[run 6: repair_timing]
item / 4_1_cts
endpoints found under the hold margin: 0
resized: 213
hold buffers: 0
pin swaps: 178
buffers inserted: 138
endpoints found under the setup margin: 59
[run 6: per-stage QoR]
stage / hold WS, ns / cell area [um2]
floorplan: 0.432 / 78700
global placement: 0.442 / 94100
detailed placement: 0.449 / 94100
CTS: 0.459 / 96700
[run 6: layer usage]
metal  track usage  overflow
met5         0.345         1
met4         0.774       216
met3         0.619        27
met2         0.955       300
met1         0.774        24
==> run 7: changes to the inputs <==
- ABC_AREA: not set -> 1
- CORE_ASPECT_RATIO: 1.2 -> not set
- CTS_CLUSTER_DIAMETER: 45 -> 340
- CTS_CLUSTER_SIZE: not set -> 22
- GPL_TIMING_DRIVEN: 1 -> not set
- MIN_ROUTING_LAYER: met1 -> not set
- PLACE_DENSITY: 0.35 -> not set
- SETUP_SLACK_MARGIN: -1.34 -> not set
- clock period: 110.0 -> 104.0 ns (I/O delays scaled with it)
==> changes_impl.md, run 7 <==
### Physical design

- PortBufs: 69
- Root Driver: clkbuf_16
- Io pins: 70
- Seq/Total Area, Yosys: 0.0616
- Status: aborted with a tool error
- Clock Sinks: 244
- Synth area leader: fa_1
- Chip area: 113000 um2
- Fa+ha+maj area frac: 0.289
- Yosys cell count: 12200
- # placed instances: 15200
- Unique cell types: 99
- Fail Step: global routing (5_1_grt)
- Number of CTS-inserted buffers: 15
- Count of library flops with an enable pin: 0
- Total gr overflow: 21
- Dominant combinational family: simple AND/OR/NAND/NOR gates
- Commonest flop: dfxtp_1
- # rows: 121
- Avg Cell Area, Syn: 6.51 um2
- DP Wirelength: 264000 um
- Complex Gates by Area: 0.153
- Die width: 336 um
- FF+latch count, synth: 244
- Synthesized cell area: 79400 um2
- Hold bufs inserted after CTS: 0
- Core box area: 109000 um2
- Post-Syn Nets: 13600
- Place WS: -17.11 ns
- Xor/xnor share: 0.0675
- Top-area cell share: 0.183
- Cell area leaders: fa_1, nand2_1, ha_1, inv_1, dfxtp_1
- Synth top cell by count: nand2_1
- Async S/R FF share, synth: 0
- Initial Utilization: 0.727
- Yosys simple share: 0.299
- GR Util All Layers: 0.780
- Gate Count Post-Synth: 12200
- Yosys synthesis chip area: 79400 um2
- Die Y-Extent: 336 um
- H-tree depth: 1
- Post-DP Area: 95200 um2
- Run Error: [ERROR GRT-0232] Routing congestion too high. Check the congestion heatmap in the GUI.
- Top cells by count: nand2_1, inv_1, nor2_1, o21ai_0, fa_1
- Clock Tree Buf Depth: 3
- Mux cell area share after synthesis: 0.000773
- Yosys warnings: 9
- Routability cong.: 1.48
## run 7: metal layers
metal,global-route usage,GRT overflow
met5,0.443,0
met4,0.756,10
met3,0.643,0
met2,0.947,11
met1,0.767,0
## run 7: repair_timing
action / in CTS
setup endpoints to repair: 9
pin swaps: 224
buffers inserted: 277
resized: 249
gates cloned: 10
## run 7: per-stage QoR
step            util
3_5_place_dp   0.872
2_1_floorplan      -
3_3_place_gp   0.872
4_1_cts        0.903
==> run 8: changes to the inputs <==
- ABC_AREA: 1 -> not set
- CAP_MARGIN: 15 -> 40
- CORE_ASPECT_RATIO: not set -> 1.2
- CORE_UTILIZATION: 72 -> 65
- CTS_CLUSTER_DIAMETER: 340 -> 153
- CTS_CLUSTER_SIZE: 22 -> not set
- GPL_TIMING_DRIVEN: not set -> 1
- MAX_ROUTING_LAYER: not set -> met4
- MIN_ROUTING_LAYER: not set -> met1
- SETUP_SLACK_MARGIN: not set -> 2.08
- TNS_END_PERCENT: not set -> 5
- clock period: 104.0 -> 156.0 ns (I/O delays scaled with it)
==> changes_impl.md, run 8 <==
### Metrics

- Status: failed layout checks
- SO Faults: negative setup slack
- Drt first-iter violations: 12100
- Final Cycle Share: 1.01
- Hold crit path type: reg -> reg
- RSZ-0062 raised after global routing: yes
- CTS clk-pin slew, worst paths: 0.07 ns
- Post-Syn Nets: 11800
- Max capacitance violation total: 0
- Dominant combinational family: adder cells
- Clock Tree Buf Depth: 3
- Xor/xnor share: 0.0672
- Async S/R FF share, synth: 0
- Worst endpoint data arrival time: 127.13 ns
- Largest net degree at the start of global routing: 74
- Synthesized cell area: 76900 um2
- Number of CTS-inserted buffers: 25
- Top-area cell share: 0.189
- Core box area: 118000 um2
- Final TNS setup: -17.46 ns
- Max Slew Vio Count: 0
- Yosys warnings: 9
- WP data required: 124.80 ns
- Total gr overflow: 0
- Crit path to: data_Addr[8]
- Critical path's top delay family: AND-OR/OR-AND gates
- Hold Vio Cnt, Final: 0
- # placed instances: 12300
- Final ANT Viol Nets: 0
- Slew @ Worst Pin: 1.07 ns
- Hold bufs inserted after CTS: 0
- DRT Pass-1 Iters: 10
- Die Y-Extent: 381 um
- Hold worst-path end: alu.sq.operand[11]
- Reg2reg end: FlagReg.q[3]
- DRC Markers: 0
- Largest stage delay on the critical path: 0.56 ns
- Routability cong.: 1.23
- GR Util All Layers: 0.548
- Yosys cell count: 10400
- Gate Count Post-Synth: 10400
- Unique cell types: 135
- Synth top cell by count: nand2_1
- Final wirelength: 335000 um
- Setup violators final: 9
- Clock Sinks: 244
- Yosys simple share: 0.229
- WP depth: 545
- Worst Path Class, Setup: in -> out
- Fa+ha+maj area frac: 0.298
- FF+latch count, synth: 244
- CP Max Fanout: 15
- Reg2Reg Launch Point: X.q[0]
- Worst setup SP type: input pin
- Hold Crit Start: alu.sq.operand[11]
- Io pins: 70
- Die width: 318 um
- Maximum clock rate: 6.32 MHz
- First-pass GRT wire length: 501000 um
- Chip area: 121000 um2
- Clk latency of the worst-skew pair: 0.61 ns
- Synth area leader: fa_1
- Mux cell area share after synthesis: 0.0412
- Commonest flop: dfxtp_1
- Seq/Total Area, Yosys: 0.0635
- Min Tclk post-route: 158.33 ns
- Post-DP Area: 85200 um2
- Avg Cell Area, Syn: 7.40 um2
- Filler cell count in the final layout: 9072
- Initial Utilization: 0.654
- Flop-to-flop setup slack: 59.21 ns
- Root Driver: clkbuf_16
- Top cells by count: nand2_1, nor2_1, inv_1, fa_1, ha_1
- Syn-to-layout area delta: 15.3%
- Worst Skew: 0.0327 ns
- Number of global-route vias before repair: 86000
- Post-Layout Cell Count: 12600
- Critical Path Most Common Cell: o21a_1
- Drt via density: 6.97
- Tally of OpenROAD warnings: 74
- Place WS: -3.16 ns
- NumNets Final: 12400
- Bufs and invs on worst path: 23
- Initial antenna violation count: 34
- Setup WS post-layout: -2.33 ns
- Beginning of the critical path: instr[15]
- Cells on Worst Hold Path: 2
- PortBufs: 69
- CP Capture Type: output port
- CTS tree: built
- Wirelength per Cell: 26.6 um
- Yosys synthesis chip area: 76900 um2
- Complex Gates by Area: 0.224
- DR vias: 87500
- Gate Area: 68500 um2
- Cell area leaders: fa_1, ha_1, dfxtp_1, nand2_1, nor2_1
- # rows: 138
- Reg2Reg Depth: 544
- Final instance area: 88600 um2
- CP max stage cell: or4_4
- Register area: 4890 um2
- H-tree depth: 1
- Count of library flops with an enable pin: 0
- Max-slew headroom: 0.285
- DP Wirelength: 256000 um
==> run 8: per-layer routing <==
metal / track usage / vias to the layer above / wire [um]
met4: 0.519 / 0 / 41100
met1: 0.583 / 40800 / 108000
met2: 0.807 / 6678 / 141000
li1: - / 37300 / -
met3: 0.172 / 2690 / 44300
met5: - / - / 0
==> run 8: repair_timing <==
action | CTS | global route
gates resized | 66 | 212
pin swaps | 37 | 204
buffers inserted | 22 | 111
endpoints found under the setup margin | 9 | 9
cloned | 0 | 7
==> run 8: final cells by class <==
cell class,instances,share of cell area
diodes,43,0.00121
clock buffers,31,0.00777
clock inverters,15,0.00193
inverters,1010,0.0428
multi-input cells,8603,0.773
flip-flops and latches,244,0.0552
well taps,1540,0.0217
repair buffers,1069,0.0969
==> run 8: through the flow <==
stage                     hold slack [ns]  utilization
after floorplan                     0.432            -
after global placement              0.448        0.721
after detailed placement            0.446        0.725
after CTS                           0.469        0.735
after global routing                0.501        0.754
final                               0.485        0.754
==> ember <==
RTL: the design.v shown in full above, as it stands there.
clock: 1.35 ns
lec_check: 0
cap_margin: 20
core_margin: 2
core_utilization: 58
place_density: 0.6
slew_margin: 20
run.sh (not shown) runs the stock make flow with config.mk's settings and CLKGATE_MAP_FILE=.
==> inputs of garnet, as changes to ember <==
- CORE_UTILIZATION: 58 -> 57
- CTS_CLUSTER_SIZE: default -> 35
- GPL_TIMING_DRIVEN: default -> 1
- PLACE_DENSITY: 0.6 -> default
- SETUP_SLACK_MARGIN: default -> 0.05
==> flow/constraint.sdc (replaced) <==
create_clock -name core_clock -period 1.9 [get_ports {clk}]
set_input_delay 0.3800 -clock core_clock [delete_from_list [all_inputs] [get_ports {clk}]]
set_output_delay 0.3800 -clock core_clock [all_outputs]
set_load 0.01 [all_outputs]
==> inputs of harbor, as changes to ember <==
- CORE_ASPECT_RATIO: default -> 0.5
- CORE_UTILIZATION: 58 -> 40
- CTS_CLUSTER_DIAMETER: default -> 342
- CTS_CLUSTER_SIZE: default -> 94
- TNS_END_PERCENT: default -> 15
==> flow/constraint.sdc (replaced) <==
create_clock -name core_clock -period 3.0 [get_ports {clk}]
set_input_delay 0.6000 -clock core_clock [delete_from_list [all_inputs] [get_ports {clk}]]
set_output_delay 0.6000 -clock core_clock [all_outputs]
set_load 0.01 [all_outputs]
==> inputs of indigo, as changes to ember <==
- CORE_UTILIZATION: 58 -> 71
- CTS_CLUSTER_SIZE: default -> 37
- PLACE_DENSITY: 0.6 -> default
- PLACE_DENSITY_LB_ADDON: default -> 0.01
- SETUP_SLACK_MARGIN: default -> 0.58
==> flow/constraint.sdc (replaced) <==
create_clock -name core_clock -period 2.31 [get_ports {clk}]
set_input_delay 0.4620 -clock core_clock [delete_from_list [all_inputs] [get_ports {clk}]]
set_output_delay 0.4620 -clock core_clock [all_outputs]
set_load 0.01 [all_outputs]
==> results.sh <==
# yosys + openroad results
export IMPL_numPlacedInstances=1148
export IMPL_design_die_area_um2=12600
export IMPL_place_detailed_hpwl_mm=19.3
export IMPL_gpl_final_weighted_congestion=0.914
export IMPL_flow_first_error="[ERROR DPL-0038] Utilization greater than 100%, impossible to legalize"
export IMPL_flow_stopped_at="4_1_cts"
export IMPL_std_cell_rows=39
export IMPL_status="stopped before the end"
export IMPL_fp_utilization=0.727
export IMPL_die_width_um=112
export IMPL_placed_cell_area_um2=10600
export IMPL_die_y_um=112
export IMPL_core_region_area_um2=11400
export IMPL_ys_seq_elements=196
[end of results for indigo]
==> v39 <==
// QAM
module QAM(clk, rst, en, Din, IFout);
input clk, rst, en;
input Din;
output reg signed [17:0] IFout;
wire [1:0] spc_out;
wire [1:0] sm_i;
wire [1:0] sm_q;
wire [1:0] lf_i;
wire [1:0] lf_q;
wire [1:0] usi_i;
wire [1:0] usi_q;
wire signed [17:0] srrc_i;
wire signed [17:0] srrc_q;
wire en0;
wire en1;
wire en2;
wire en3;
reg sm_ctrl;
reg [3:0] usi_ctrl;
reg [1:0] mix_cnt;
reg sync_i0, sync_i1, sync_q0, sync_q1;
reg ce2;
always @(posedge clk or posedge rst) begin
	if (rst) begin
	    ce2 <= 1'd0;
	end
	else begin
		ce2 <= ~ce2;
	end
end
assign en0 = en & ce2;
always @(posedge clk or posedge rst) begin
	if (rst) begin
	    sync_i0 <= 1'd0;
	    sync_q0 <= 1'd0; 
	end
	else begin
		sync_i0 <= sm_i[1];
		sync_q0 <= sm_q[1];
	end
end
always @(posedge clk or posedge rst) begin
	if (rst) begin
	    sync_i1 <= 1'd0;
	    sync_q1 <= 1'd0;
	end
	else begin
		sync_i1 <= sync_i0;
		sync_q1 <= sync_q0;
	end
end
always @(posedge clk or posedge rst) begin
	if (rst) begin
	    sm_ctrl <= 1'd0;
	end
	else if (ce2) begin
		sm_ctrl <= ~sm_ctrl;
  ...
make LEC_CHECK=0 ABC_AREA=1 CAP_MARGIN=20 CORE_MARGIN=2 CORE_UTILIZATION=72 CTS_CLUSTER_DIAMETER=400 CTS_CLUSTER_SIZE=96 SETUP_SLACK_MARGIN=-0.09 SLEW_MARGIN=20 TNS_END_PERCENT=10 finish   # period 2.59 ns
run.sh (not shown) runs the stock make flow with config.mk's settings and CLKGATE_MAP_FILE=.
==> v36 (differences from v39) <==
Settings changed: ABC_AREA 1 to default, CORE_UTILIZATION 72 to 40, CTS_CLUSTER_DIAMETER 400 to 170, CTS_CLUSTER_SIZE 96 to default, GPL_TIMING_DRIVEN from default to 0, SETUP_SLACK_MARGIN -0.09 to default, TNS_END_PERCENT 10 to default.
==> flow/constraint.sdc (replaced) <==
create_clock -name core_clock -period 5.0 [get_ports {clk}]
set_input_delay 1.0000 -clock core_clock [delete_from_list [all_inputs] [get_ports {clk}]]
set_output_delay 1.0000 -clock core_clock [all_outputs]
set_load 0.01 [all_outputs]
==> summary.txt <==
run metrics: status=did not finish, Failed at=5_1_grt, error msg=[ERROR GRT-0116] Global routing finished with congestion. Check the congestion regions in the DRC Viewer., die area=around 0.11 mm^2, Yosys cell types=51, XOR Share, Synth=11.63%, core area=0.1019 mm^2, GRT Util Overall=between 70% and 80%
(the above is from v39)
==> summary.txt <==
yosys + openroad results -> status=complete, no violations, GRT Util Overall=roughly 17%, Yosys cell types=93, XOR Share, Synth=11.53%, core area=between 0.15 and 0.2 mm^2, CTS resizes=between 50 and 60, die area=approximately 0.18 mm^2
(the above is from v36)

==> lagoon <==
QAM again, from the RTL that the note above started with.
// QAM
module QAM(clk, rst, en, Din, IFout);
input clk, rst, en;
input Din;
output reg signed [17:0] IFout;
wire [1:0] spc_out;
wire [1:0] sm_i;
wire [1:0] sm_q;
wire [1:0] lf_i;
wire [1:0] lf_q;
wire [1:0] usi_i;
wire [1:0] usi_q;
wire signed [17:0] srrc_i;
wire signed [17:0] srrc_q;
wire en0;
wire en1;
wire en2;
wire en3;
reg sm_ctrl;
reg [3:0] usi_ctrl;
reg [1:0] mix_cnt;
reg sync_i0, sync_i1, sync_q0, sync_q1;
reg ce2;
always @(posedge clk or posedge rst) begin
	if (rst) begin
	    ce2 <= 1'd0;
	end
	else begin
		ce2 <= ~ce2;
	end
end
assign en0 = en & ce2;
always @(posedge clk or posedge rst) begin
	if (rst) begin
	    sync_i0 <= 1'd0;
	    sync_q0 <= 1'd0; 
	end
	else begin
		sync_i0 <= sm_i[1];
		sync_q0 <= sm_q[1];
	end
end
always @(posedge clk or posedge rst) begin
	if (rst) begin
	    sync_i1 <= 1'd0;
	    sync_q1 <= 1'd0;
	end
	else begin
		sync_i1 <= sync_i0;
		sync_q1 <= sync_q0;
	end
end
always @(posedge clk or posedge rst) begin
	if (rst) begin
	    sm_ctrl <= 1'd0;
	end
	else if (ce2) begin
		sm_ctrl <= ~sm_ctrl;
	end
end
assign en1 = (sm_ctrl & ce2) ? 1'd1 : 1'd0;
always @(posedge clk or posedge rst) begin
	if (rst) begin
	    usi_ctrl <= 1'd0;
	end
	else if(en) begin
		if(usi_ctrl == 4'd8) usi_ctrl <= usi_ctrl;
		else usi_ctrl <= usi_ctrl + 4'd1;
	end
end
assign en2 = (usi_ctrl == 4'd8) ? 1'd1 : 1'd0;
assign en3 = 1'd1;
assign lf_i = {sync_i1, 1'd1};
assign lf_q = {sync_q1, 1'd1};
SPC u_SPC(.clk(clk),
	      .rst(rst),
	      .en(en0),
	      .Din(Din),
	      .OUT(spc_out)
	      );
SM u_SM(.clk(clk),
	    .rst(rst),
	    .en(en1),
	    .Din(spc_out),
	    .I(sm_i),
	    .Q(sm_q)
	    );
USI u_USI_i(.clk(clk),
	        .rst(rst),
	        .en(en2),
	        .lf_in(lf_i),
	        .hf_out(usi_i)
	        );
USI u_USI_q(.clk(clk),
  ...
clock: 3.92 ns
lec_check: 0
cap_margin: 15
core_margin: 2
core_utilization: 72
cts_cluster_diameter: 390
setup_slack_margin: 0.41
slew_margin: 20
==> xenon (differences from lagoon) <==
Settings changed: CAP_MARGIN 15 to 20, CORE_UTILIZATION 72 to 40, CTS_CLUSTER_DIAMETER 390 to unset, SETUP_SLACK_MARGIN 0.41 to unset.
==> flow/constraint.sdc (replaced) <==
create_clock -name core_clock -period 4.66 [get_ports {clk}]
set_input_delay 0.9320 -clock core_clock [delete_from_list [all_inputs] [get_ports {clk}]]
set_output_delay 0.9320 -clock core_clock [all_outputs]
set_load 0.01 [all_outputs]
==> results.json <==
{
  "grt_pass1_vias": 50731,
  "vias": 50080,
  "post-place-ws_ps": 445,
  "place.gp.congestion": 0.845,
  "fp-row-count": 155,
  "area_growth_pct": 11.9,
  "met2_usage_pct": 27.1,
  "outcome": "no timing/DRC/antenna violations",
  "grt_max_degree": 80
}
the above is filed under xenon

==> results.json <==
{
  "fp-row-count": 116,
  "area_growth_pct": 18.7,
  "post-place-ws_ps": -169,
  "outcome": "no timing/DRC/antenna violations",
  "grt_max_degree": 159
}
the above is filed under lagoon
★ ★ ★ ★ ★ ★ ★
## Work to complete
Exact duplication is required for the lines above, from the line that contains "changes_impl.md, run 7" to the line that contains "- Xor/xnor share: 0.0675", inclusive; omit all others.

## Answer to this exercise
==> changes_impl.md, run 7 <==
### Physical design

- PortBufs: 69
- Root Driver: clkbuf_16
- Io pins: 70
- Seq/Total Area, Yosys: 0.0616
- Status: aborted with a tool error
- Clock Sinks: 244
- Synth area leader: fa_1
- Chip area: 113000 um2
- Fa+ha+maj area frac: 0.289
- Yosys cell count: 12200
- # placed instances: 15200
- Unique cell types: 99
- Fail Step: global routing (5_1_grt)
- Number of CTS-inserted buffers: 15
- Count of library flops with an enable pin: 0
- Total gr overflow: 21
- Dominant combinational family: simple AND/OR/NAND/NOR gates
- Commonest flop: dfxtp_1
- # rows: 121
- Avg Cell Area, Syn: 6.51 um2
- DP Wirelength: 264000 um
- Complex Gates by Area: 0.153
- Die width: 336 um
- FF+latch count, synth: 244
- Synthesized cell area: 79400 um2
- Hold bufs inserted after CTS: 0
- Core box area: 109000 um2
- Post-Syn Nets: 13600
- Place WS: -17.11 ns
- Xor/xnor share: 0.0675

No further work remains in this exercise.